A significant challenge of permanent magnet DC brush-type motors is to achieve different speeds of operation. Wound Field type motors generally have speed controlled by altering the field flux. This is done by changing the current or the number of coil turns of the field winding. Since permanent magnet motors have a constant field flux, they cannot achieve speed control by field flux variation.
Often, permanent magnet motors used in automotive applications require the use of more than one speed, usually a lower speed for general purpose operation and a maximum speed for worst case operation. For example, multiple speed operation of a vehicle cooling system module provides a more optimized engine temperature and operation, which consequently contributes to improved fuel economy.
For permanent magnet DC brush-type motors, historically lower speeds (multiple speed operation) have been achieved by the following methods:                Adding a resistor in series with the motor        Switching out brushes (lap wind motor)        Dual armature winding with dual commutator        Adding an additional 3rd brush (short out coils)        External or internal electronic control comprised of but not limited to:        SSR, (Solid State Relays)        Linear Control        PWM, (Pulse Width Modulation)        
FIGS. 1A, 1B and 1C show a magnetic circuit of 2 pole, 4 pole and 6 pole conventional brush-type permanent magnet DC motor, respectively.
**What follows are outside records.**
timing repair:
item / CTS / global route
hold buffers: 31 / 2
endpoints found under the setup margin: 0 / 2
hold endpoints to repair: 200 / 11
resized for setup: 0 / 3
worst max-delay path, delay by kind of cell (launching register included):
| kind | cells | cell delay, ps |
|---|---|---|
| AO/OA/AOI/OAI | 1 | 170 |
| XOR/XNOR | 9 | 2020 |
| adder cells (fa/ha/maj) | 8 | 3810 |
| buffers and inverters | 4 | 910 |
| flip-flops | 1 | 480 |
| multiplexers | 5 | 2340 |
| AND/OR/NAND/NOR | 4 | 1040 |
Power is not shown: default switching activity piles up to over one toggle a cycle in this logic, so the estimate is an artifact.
The lines of flux are created such that they leave the North Pole magnet and enter into the air gap. The flux lines enter into a lamination stack of a rotor of the motor and travel along the shortest possible path to the magnet of opposite polarity. The lines of flux again travel through the air gap and into the magnet of opposite polarity. The lines of flux then leave the second magnet and return back to the original magnet. Hence, the lines of flux are understood to operate in a closed loop circuit. The flux available in the air gap between the magnet and the rotor lamination determines the operating characteristics of the motor.
The magnetic flux can be produced using either a wound field stator or permanent magnet stator. FIG. 2 shows the magnetic circuit of a 2 pole wound field motor where the (N) coils of wire around a pole shoe 10 produce the magnetic flux. One concern is that motors with permanent magnets have a constant level of field flux (or stator flux) and hence only operate with one speed. The advantage of a wound field stator is that various windings can be applied to change the level of field flux or stator flux. The disadvantage of using a wound field stator is that in order to generate sufficient field flux, significant numbers of coil turns are required for each field coil. This requirement causes the stator to be bulky, heavy and relatively expensive.
In examination of conventional speed control methods another method to vary the motor flux is to combine permanent magnets with field wound coils to produce the desired level of flux.